The Drennan laboratory uses uses x-ray crystallography as a chief technique to study the structure and mechanism of metalloproteins. We focus on enzymes that contain complex metallocofactors and catalyze challenging chemical reactions, such as those that use radical-based chemistry or form organometallic bonds. We are interested in providing detailed three-dimensional information about the nature of complex metallocofactors to help understand how protein environment modulates reactivity. Using X-ray crystallography, we hope to gain insight into the function and mechanism of nature's complex protein machines.

Over the last few decades, advances in molecular biology, protein expression and purification, bioinformatics, computing power, and software development has made possible the structural determination of not just one enzyme, but several enzymes along an entire pathway. This has allowed us to better understand the interplay between enzymes in the production and manipulation of important metabolic molecules and natural products. Equally as important, these advances have also enabled us to solve mutiple structures of a single enzyme with bound substrates, analogs, and products, to acquire a series of "snapshots" of a single enzyme turnover. With these capabilities, X-ray crystallography has become a crucial element in studying enzyme mechanism.

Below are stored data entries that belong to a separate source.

$ cat src/rtl/twiddle_generator.sv
// rtl/twiddle_generator.sv - streaming radix-2 DIF twiddle source
// Rebuilds W_N^k from a quarter-wave cosine table by symmetry, one item per handshake.
module twiddle_generator #(
  parameter int LOG2N  = 4,
  parameter int NB_TW  = 17,
  parameter int NBF_TW = 15
) (
  input  logic                    i_clk,
  input  logic                    i_rst,
  input  logic                    i_start,
  input  logic                    i_ready,
  output logic                    o_valid,
  output logic signed [NB_TW-1:0] o_tw_real,
  output logic signed [NB_TW-1:0] o_tw_imag,
  output logic [LOG2N-1:0]        o_stage,
  output logic                    o_stage_last,
  output logic                    o_last,
  output logic                    o_busy,
  output logic                    o_done
);

  localparam int N  = 1 << LOG2N;
  localparam int Q  = N / 4;
  localparam int BW = LOG2N - 1;
  localparam logic [LOG2N-1:0] LAST_STAGE = LOG2N'(LOG2N - 1);

  typedef enum logic {IDLE, RUN} state_t;

  // Table contents are fixed at elaboration: round(cos(2*pi*i/N) * 2^NBF_TW), i = 0..N/4.
  function automatic logic signed [NB_TW-1:0] cos_q(input int i);
    real x, term, sum;
    x    = 6.283185307179586 * real'(i) / real'(N);
    term = 1.0;
    sum  = 1.0;
    for (int n = 1; n <= 24; n++) begin
      term = -term * x * x / real'((2 * n - 1) * (2 * n));
      sum  = sum + term;
    end
    return NB_TW'($rtoi(sum * real'(longint'(1) << NBF_TW) + 0.5));
  endfunction

  logic signed [NB_TW-1:0] rom [0:Q];

  for (genvar gi = 0; gi <= Q; gi++) begin : g_rom
    localparam logic signed [NB_TW-1:0] C = cos_q(gi);
    assign rom[gi] = C;
  end

  state_t                  state, state_n;
  logic [LOG2N-1:0]        cur_s, cur_s_n;
  logic [BW-1:0]           cur_b, cur_b_n;
  logic [BW-1:0]           mask, cur_k, m_idx;
  logic signed [NB_TW-1:0] item_re, item_im;
  logic                    item_stage_last, item_last;
  logic                    load;
  logic                    valid_n, stage_last_n, last_n, done_n;
  logic signed [NB_TW-1:0] re_n, im_n;
  logic [LOG2N-1:0]        stage_n;

  // cur_s/cur_b always point at the item the output register loads next.
  always_comb begin
    mask  = BW'((N >> (int'(cur_s) + 1)) - 1);
    cur_k = (cur_b & mask) << cur_s;
    m_idx = '0;
    if (cur_k <= BW'(Q)) begin
      item_re = rom[cur_k];
      item_im = -rom[BW'(Q) - cur_k];
    end else begin
      m_idx   = cur_k - BW'(Q);
      item_re = -rom[BW'(Q) - m_idx];
      item_im = -rom[m_idx];
    end
  end

  assign item_stage_last = (cur_b == '1);
  assign item_last       = item_stage_last && (cur_s == LAST_STAGE);

  always_comb begin
    state_n      = state;
    cur_s_n      = cur_s;
    cur_b_n      = cur_b;
    valid_n      = o_valid;
    re_n         = o_tw_real;
    im_n         = o_tw_imag;
    stage_n      = o_stage;
    stage_last_n = o_stage_last;
    last_n       = o_last;
    done_n       = 1'b0;
    load         = 1'b0;

    case (state)
      IDLE: begin
        if (i_start) begin
          state_n = RUN;
          load    = 1'b1;
        end
      end
      RUN: begin
        if (!o_valid || i_ready) begin
          if (o_valid && o_last) begin
            state_n      = IDLE;
            valid_n      = 1'b0;
            re_n         = '0;
            im_n         = '0;
            stage_n      = '0;
            stage_last_n = 1'b0;
            last_n       = 1'b0;
            done_n       = 1'b1;
            cur_s_n      = '0;
            cur_b_n      = '0;
          end else begin
            load = 1'b1;
          end
        end
      end
    endcase

    if (load) begin
      valid_n      = 1'b1;
      re_n         = item_re;
      im_n         = item_im;
      stage_n      = cur_s;
      stage_last_n = item_stage_last;
      last_n       = item_last;
      cur_b_n      = cur_b + 1'b1;
      if (item_last) begin
        cur_s_n = '0;
      end else if (item_stage_last) begin
        cur_s_n = cur_s + 1'b1;
      end
    end
  end

  always_ff @(posedge i_clk) begin
    if (i_rst) begin
      state        <= IDLE;
      cur_s        <= '0;
      cur_b        <= '0;
      o_valid      <= 1'b0;
      o_tw_real    <= '0;
      o_tw_imag    <= '0;
      o_stage      <= '0;
      o_stage_last <= 1'b0;
      o_last       <= 1'b0;
      o_busy       <= 1'b0;
      o_done       <= 1'b0;
    end else begin
      state        <= state_n;
      cur_s        <= cur_s_n;
      cur_b        <= cur_b_n;
      o_valid      <= valid_n;
      o_tw_real    <= re_n;
      o_tw_imag    <= im_n;
      o_stage      <= stage_n;
      o_stage_last <= stage_last_n;
      o_last       <= last_n;
      o_busy       <= (state_n == RUN);
      o_done       <= done_n;
    end
  end

endmodule
$ cat config.mk
export PLATFORM = sky130hd
export DESIGN_NAME = twiddle_generator
export DESIGN_NICKNAME = d
export VERILOG_FILES = /design/src/rtl/twiddle_generator.sv
export SDC_FILE = /design/constraint.sdc
export NUM_CORES = 1
export LEC_CHECK = 0
export CAP_MARGIN = 10
export CORE_UTILIZATION = 55
export CTS_CLUSTER_SIZE = 16
export DETAILED_ROUTE_END_ITERATION = 6
export PLACE_DENSITY = 0.84
export SYNTH_ARGS = -nofsm -noshare
export SYNTH_HDL_FRONTEND = slang
export SYNTH_SLANG_ARGS = --single-unit
export TNS_END_PERCENT = 5
$ cat constraint.sdc
create_clock -name i_clk -period 8.8 [get_ports i_clk]
set_input_delay 1.32 -clock i_clk [delete_from_list [all_inputs] [get_ports i_clk]]
set_output_delay 1.32 -clock i_clk [all_outputs]
set_load 0.05 [all_outputs]
* After elaboration in Yosys (flattened, before gate mapping)
Memories as Yosys holds them, arrays and structs flattened.
Index checks and enable logic that the tools add are counted.
** Word-level totals
- RAM bits :: 0
- Bits in latches :: 0
- Memory bits (read-only) :: 544
- Register bits after elaboration :: 50
- Memories kept :: 4
** Operators by class
- Bitwise gates (word level) :: 7
- Muxes and demuxes :: 42
- Shifts and indexed selects :: 2
- Order comparisons :: 5
- Multiply operators :: 0
- Eq/ne operators :: 2
- Divide/modulo/power cells :: 0
- $add $sub $neg :: 10
- Reduce and logical (&&, ||, !) cells :: 9
** Memory list
- (name not given) :: words 8, bits a word 17, rd ports 1, clocked after Yosys merged registers in 0, write ports 0, line 71 : item_im = -rom[m_idx];
- (name not given) :: words 8, bits a word 17, rd ports 1, clocked after Yosys merged registers in 0, write ports 0, line 70 : item_re = -rom[BW'(Q) - m_idx];
- (name not given) :: words 8, bits a word 17, rd ports 1, clocked after Yosys merged registers in 0, write ports 0, line 67 : item_im = -rom[BW'(Q) - cur_k];
- (name not given) :: words 8, bits a word 17, rd ports 1, clocked after Yosys merged registers in 0, write ports 0, line 66 : item_re = rom[cur_k];
** Operator list (number)
- $mux 17 :: 15
- $neg 17->17 :: 3
- $mux 4 :: 10
- $ge 4x4->1 const B :: 4
- $not 3->4 :: 4
- $mux 3 :: 4
- $mux 1 :: 11
- $reduce_bool 2->1 :: 3
- $sub 3x3->3 const A :: 2
- $add 4x1->5 const B :: 1
- $shr 5x5->3 const A :: 1
- $add 4x1->4 const B :: 1
- $eq 4x2->1 const B :: 1
- $pmux 1 s2 :: 2
- $shl 3x4->3 :: 1
- $add 3x1->3 const B :: 1
- $and 3x3->3 :: 1
- $eq 3x3->1 const B :: 1
- $le 3x3->1 const B :: 1
- $reduce_and 3->1 :: 1
- $reduce_or 3->1 :: 1
- $sub 3x2->3 const B :: 1
- $sub 3x3->3 const B :: 1
- $logic_and 1x1->1 :: 2
- 3 further kinds :: 4

* Logic depth before layout (Yosys ltp)
- Depth after elaboration :: 14
- Mapped depth :: 19

* Worst setup path before layout
No wires, ideal clock.
- Path kind :: register to register
- Start point :: reg cur_s[3]
- End point :: reg o_tw_real[7]
- Required time :: 8.729 ns
- Period minus slack after synthesis :: 3.625 ns
- Library setup time :: 0.071 ns
- Stages on the path, launching flop included :: 19
- Buffers on the path :: 2
- Setup slack :: 5.175 ns
- Arrival time :: 3.555 ns
- Cells stage by stage :: dfxtp_1 buf_6 nor2_1 nand3_1 ha_1 nor3b_1 a21oi_1 nor2b_1 inv_1 ha_1 inv_1 ha_1 clkbuf_1 nand2_1 ha_1 inv_1 nor4b_1 o21ai_0 a21oi_1
** Between the ends
- Longest elaborated chain between the ends :: 14
- Elaborated cells on any way between the ends :: 19
- Classes of those cells :: 5 x add/sub; 1 x order compare; 2 x shift; 6 x mux; 3 x bitwise; 2 x memory
** RTL lines
- start, declared :: line 50 : logic [LOG2N-1:0] cur_s, cur_s_n;
- start signal, assigned :: line 149 : cur_s <= cur_s_n;
- $add 4x1->5 :: line 62 : mask = BW'((N >> (int'(cur_s) + 1)) - 1);
- $shr 5x5->3 :: line 62
- $sub 3x2->3 :: line 62
- $and 3x3->3 :: line 63 : cur_k = (cur_b & mask) << cur_s;
- $shl 3x4->3 (*) :: line 63
- $sub 3x3->3 :: line 69 : m_idx = cur_k - BW'(Q);
- $sub 3x3->3 :: line 70
- $not 3->4 (implied by the code) :: line 70
- $mem_v2 8x17
- $mux 17 (implied by the code) (2 in series) :: line 70
- $neg 17->17 :: line 70
- $mux 17 (*) :: line 65 : if (cur_k <= BW'(Q)) begin
- $mux 17 (*) :: line 118 : if (load) begin
- end signal, assigned :: line 152 : o_tw_real <= re_n;
- end, declared :: line 13 : output logic signed [NB_TW-1:0] o_tw_real,
Mark *: on every way between the ends. The rest lies on a longest branch, timed or not. The select of a mux whose other input is x is not followed.
A chain may end at the register's enable or synchronous reset.

* Worst setup path in the final report
- Start point :: reg cur_s[3]
- End point :: reg o_tw_real[10]
Same word-level chain as after synthesis.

Metalloproteins and Metalloenzymes -- The primary targets of research in the Drennan lab are enzymes that contain metals or metallocofactors. These metalloenzymes use the enhanced reactivity of transition metals to catalyze challenging chemical reactions including radical-based chemistry and manipulation of organometallic bonds. The lab is also interested in metalloproteins that sense changes in the cellular environment or act as redox mediators.

A structural approach to studying enzymes -- The Drennan lab combines X-ray crystallography with techniques from biochemistry and biophysics to understand enzyme mechanisms. We call like to call this approach “structural enzymology. At the atomic scale, we are interested in providing detailed three-dimensional information about the nature of complex metallocofactors to help understand how protein environment modulates reactivity. At the protein scale, we are interested in seeing how enzymes are constructed to control substrate access and specificity, and how they prevent loss of reactive intermediates or damage to expensive cofactors. At the largest scale, that of protein complexes, we want to know how proteins interact and how those interactions explain the observed behavior. Protein complexes are often large, have multiple distinct states, and can have large inter- and intrasubunit motions; therefore a single “snapshot” usually does not tell the entire story.